■ **Problem to work on**
Scan the entries below for "past" and copy each line that holds it.

____ Material to process

## src/rtl/fp_pkg.sv

```systemverilog
package fp_pkg;

  typedef enum logic {ST_HOLD = 1'b0, ST_BURST = 1'b1} fp_state_e;

  localparam int unsigned FP_MIN_BLANK = 5;
  localparam int unsigned FP_BASE_MULT = 8;

  function automatic int unsigned fp_blank_eff(input int unsigned blank);
    return (blank < FP_MIN_BLANK) ? FP_MIN_BLANK : blank;
  endfunction

  function automatic int unsigned fp_line_len(input int unsigned act, input int unsigned blank);
    return act + fp_blank_eff(blank);
  endfunction

  function automatic int unsigned fp_burst_steps(input int unsigned act, input int unsigned blank,
                                                 input int unsigned lines);
    return lines * fp_line_len(act, blank);
  endfunction

  function automatic int unsigned fp_tick_mult(input logic x8);
    return x8 ? 1 : 2;
  endfunction

  function automatic int unsigned fp_src_ticks(input int unsigned src_pix);
    return src_pix * FP_BASE_MULT;
  endfunction

endpackage

```

## src/rtl/fp_ctrl.sv

```systemverilog
module fp_ctrl
  import fp_pkg::*;
#(
  parameter int unsigned VS_MIN = 16
) (
  input  logic clk,
  input  logic rst_n,
  input  logic ce,
  input  logic frame_done,
  input  logic burst_end,
  output logic start,
  output logic busy,
  output logic pend
);
  localparam int unsigned VS_EFF = (VS_MIN < 1) ? 1 : VS_MIN;
  localparam int unsigned CW     = $clog2(VS_EFF + 1);
  localparam logic [CW-1:0] HOLD_LAST = CW'(VS_EFF - 1);

  fp_state_e     state_q;
  logic [CW-1:0] hold_cnt_q;
  logic          hold_done;

  assign hold_done = (hold_cnt_q == HOLD_LAST);
  assign start     = (state_q == ST_HOLD) && ce && pend && hold_done;
  assign busy      = (state_q == ST_BURST);

  always_ff @(posedge clk or negedge rst_n) begin
    if (!rst_n) begin
      state_q    <= ST_HOLD;
      hold_cnt_q <= '0;
      pend       <= 1'b0;
    end else begin
      pend <= frame_done | (pend & ~start);
      if (start) begin
        state_q <= ST_BURST;
      end else if (burst_end) begin
        state_q    <= ST_HOLD;
        hold_cnt_q <= '0;
      end else if ((state_q == ST_HOLD) && ce && !hold_done) begin
        hold_cnt_q <= hold_cnt_q + 1'b1;
      end
    end
  end

  assert_start_needs_frame_R2: assert property (@(posedge clk) disable iff (!rst_n)
    $rose(busy) |-> $past(pend));

  assert_end_leaves_burst_R8: assert property (@(posedge clk) disable iff (!rst_n)
    burst_end |=> !busy);

endmodule

```

## src/rtl/fp_timing.sv

```systemverilog
module fp_timing
  import fp_pkg::*;
#(
  parameter int unsigned H_ACT   = 224,
  parameter int unsigned V_LINES = 256,
  parameter int unsigned H_BLANK = 8,
  parameter int unsigned HS_W    = 4
) (
  input  logic clk,
  input  logic rst_n,
  input  logic ce,
  input  logic spd_x8,
  input  logic start,
  input  logic busy,
  output logic stp,
  output logic de_i,
  output logic hs_i,
  output logic burst_end
);
  localparam int unsigned LINE_LEN = fp_line_len(H_ACT, H_BLANK);
  localparam int unsigned BLANK    = fp_blank_eff(H_BLANK);
  localparam int unsigned HS_EFF   = (HS_W > BLANK) ? BLANK : HS_W;
  localparam int unsigned HW       = $clog2(LINE_LEN + 1);
  localparam int unsigned VW       = $clog2(V_LINES + 1);
  localparam logic [HW-1:0] H_LAST  = HW'(LINE_LEN - 1);
  localparam logic [HW-1:0] H_ACTV  = HW'(H_ACT);
  localparam logic [HW-1:0] HS_END  = HW'(H_ACT + HS_EFF);
  localparam logic [VW-1:0] V_LAST  = VW'(V_LINES - 1);

  logic [HW-1:0] hcnt_q;
  logic [VW-1:0] vcnt_q;
  logic          phase_q;
  logic          spd_q;
  logic          line_end;

  assign stp       = ce && busy && (spd_q || phase_q);
  assign line_end  = stp && (hcnt_q == H_LAST);
  assign burst_end = line_end && (vcnt_q == V_LAST);
  assign de_i      = busy && (hcnt_q < H_ACTV);
  assign hs_i      = busy && (hcnt_q >= H_ACTV) && (hcnt_q < HS_END);

  always_ff @(posedge clk or negedge rst_n) begin
    if (!rst_n) begin
      hcnt_q  <= '0;
      vcnt_q  <= '0;
      phase_q <= 1'b0;
      spd_q   <= 1'b1;
    end else if (start) begin
      hcnt_q  <= '0;
      vcnt_q  <= '0;
      phase_q <= 1'b0;
      spd_q   <= spd_x8;
    end else begin
      if (ce && busy) phase_q <= ~phase_q;
      if (line_end) begin
        hcnt_q <= '0;
        vcnt_q <= burst_end ? '0 : vcnt_q + 1'b1;
      end else if (stp) begin
        hcnt_q <= hcnt_q + 1'b1;
      end
    end
  end

  assert_line_wrap_R4: assert property (@(posedge clk) disable iff (!rst_n)
    (line_end && !burst_end && !start) |=> (hcnt_q == '0) && (vcnt_q == $past(vcnt_q) + 1'b1));

  assert_speed_held_R5: assert property (@(posedge clk) disable iff (!rst_n)
    (busy && !start) |=> $stable(spd_q));

endmodule

```

## src/rtl/fp_addr.sv

```systemverilog
module fp_addr #(
  parameter int unsigned ADDR_W = 16
) (
  input  logic              clk,
  input  logic              rst_n,
  input  logic              start,
  input  logic              stp,
  input  logic              de_i,
  output logic [ADDR_W-1:0] addr
);
  always_ff @(posedge clk or negedge rst_n) begin
    if (!rst_n)          addr <= '0;
    else if (start)      addr <= '0;
    else if (stp && de_i) addr <= addr + 1'b1;
  end
endmodule

```

## src/rtl/fp_align.sv

```systemverilog
module fp_align #(
  parameter int unsigned RD_LAT = 2
) (
  input  logic clk,
  input  logic rst_n,
  input  logic ce,
  input  logic de_i,
  input  logic hs_i,
  input  logic vs_i,
  output logic de_o,
  output logic hs_o,
  output logic vs_o
);
  generate
    if (RD_LAT == 0) begin : g_direct
      assign de_o = de_i;
      assign hs_o = hs_i;
      assign vs_o = vs_i;
    end else begin : g_pipe
      logic [2:0] stage_q [RD_LAT];
      for (genvar s = 0; s < RD_LAT; s++) begin : g_stage
        always_ff @(posedge clk or negedge rst_n) begin
          if (!rst_n)  stage_q[s] <= 3'b100;
          else if (ce) stage_q[s] <= (s == 0) ? {vs_i, hs_i, de_i} : stage_q[(s == 0) ? 0 : s - 1];
        end
      end
      assign {vs_o, hs_o, de_o} = stage_q[RD_LAT-1];
    end
  endgenerate
endmodule

```

## src/rtl/burst_frame_pusher.sv

```systemverilog
module burst_frame_pusher
  import fp_pkg::*;
#(
  parameter int unsigned H_ACT         = 224,
  parameter int unsigned V_LINES       = 256,
  parameter int unsigned H_BLANK       = 8,
  parameter int unsigned HS_W          = 4,
  parameter int unsigned VS_MIN        = 16,
  parameter int unsigned RD_LAT        = 2,
  parameter int unsigned DW            = 24,
  parameter int unsigned SRC_FRAME_PIX = 101376,
  localparam int unsigned ADDR_W       = (H_ACT * V_LINES > 1) ? $clog2(H_ACT * V_LINES) : 1
) (
  input  logic              clk,
  input  logic              rst_n,
  input  logic              ce,
  input  logic              spd_x8,
  input  logic              frame_done,
  output logic [ADDR_W-1:0] rd_addr,
  input  logic [DW-1:0]     rd_data,
  output logic [DW-1:0]     pix_o,
  output logic              de_o,
  output logic              hs_o,
  output logic              vs_o
);
  localparam int unsigned SRC_TICKS  = fp_src_ticks(SRC_FRAME_PIX);
  localparam int unsigned BURST_MAX  = fp_burst_steps(H_ACT, H_BLANK, V_LINES) * fp_tick_mult(1'b0);
  localparam bit          FITS       = (BURST_MAX <= SRC_TICKS);

  logic start, busy, pend, stp, de_i, hs_i, burst_end;

  fp_ctrl #(.VS_MIN(VS_MIN)) u_ctrl (
    .clk(clk), .rst_n(rst_n), .ce(ce), .frame_done(frame_done),
    .burst_end(burst_end), .start(start), .busy(busy), .pend(pend)
  );

  fp_timing #(.H_ACT(H_ACT), .V_LINES(V_LINES), .H_BLANK(H_BLANK), .HS_W(HS_W)) u_timing (
    .clk(clk), .rst_n(rst_n), .ce(ce), .spd_x8(spd_x8), .start(start), .busy(busy),
    .stp(stp), .de_i(de_i), .hs_i(hs_i), .burst_end(burst_end)
  );

  fp_addr #(.ADDR_W(ADDR_W)) u_addr (
    .clk(clk), .rst_n(rst_n), .start(start), .stp(stp), .de_i(de_i), .addr(rd_addr)
  );

  fp_align #(.RD_LAT(RD_LAT)) u_align (
    .clk(clk), .rst_n(rst_n), .ce(ce), .de_i(de_i), .hs_i(hs_i), .vs_i(!busy),
    .de_o(de_o), .hs_o(hs_o), .vs_o(vs_o)
  );

  assign pix_o = rd_data;

  // Window counters for the checks below
  logic [31:0] burst_ticks_q;
  logic [31:0] hold_ticks_q;
  always_ff @(posedge clk or negedge rst_n) begin
    if (!rst_n) begin
      burst_ticks_q <= '0;
      hold_ticks_q  <= '0;
    end else begin
      if (start)           burst_ticks_q <= '0;
      else if (busy && ce) burst_ticks_q <= burst_ticks_q + 1'b1;
      if (busy)             hold_ticks_q <= '0;
      else if (ce && !start) hold_ticks_q <= hold_ticks_q + 1'b1;
    end
  end

  assert_burst_fits_R10: assert property (@(posedge clk) disable iff (!rst_n)
    busy |-> (FITS && (burst_ticks_q < SRC_TICKS)));

  assert_hold_min_R8: assert property (@(posedge clk) disable iff (!rst_n)
    start |-> (hold_ticks_q + 1 >= VS_MIN));

  assert_addr_step_R7: assert property (@(posedge clk) disable iff (!rst_n)
    ($past(stp && de_i) && !$past(start)) |-> (rd_addr == $past(rd_addr) + 1'b1));

  assert_addr_zero_R7: assert property (@(posedge clk) disable iff (!rst_n)
    start |=> (rd_addr == '0));

endmodule

```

________

■ **Answer box**
    $rose(busy) |-> $past(pend));
    (line_end && !burst_end && !start) |=> (hcnt_q == '0) && (vcnt_q == $past(vcnt_q) + 1'b1));
    ($past(stp && de_i) && !$past(start)) |-> (rd_addr == $past(rd_addr) + 1'b1));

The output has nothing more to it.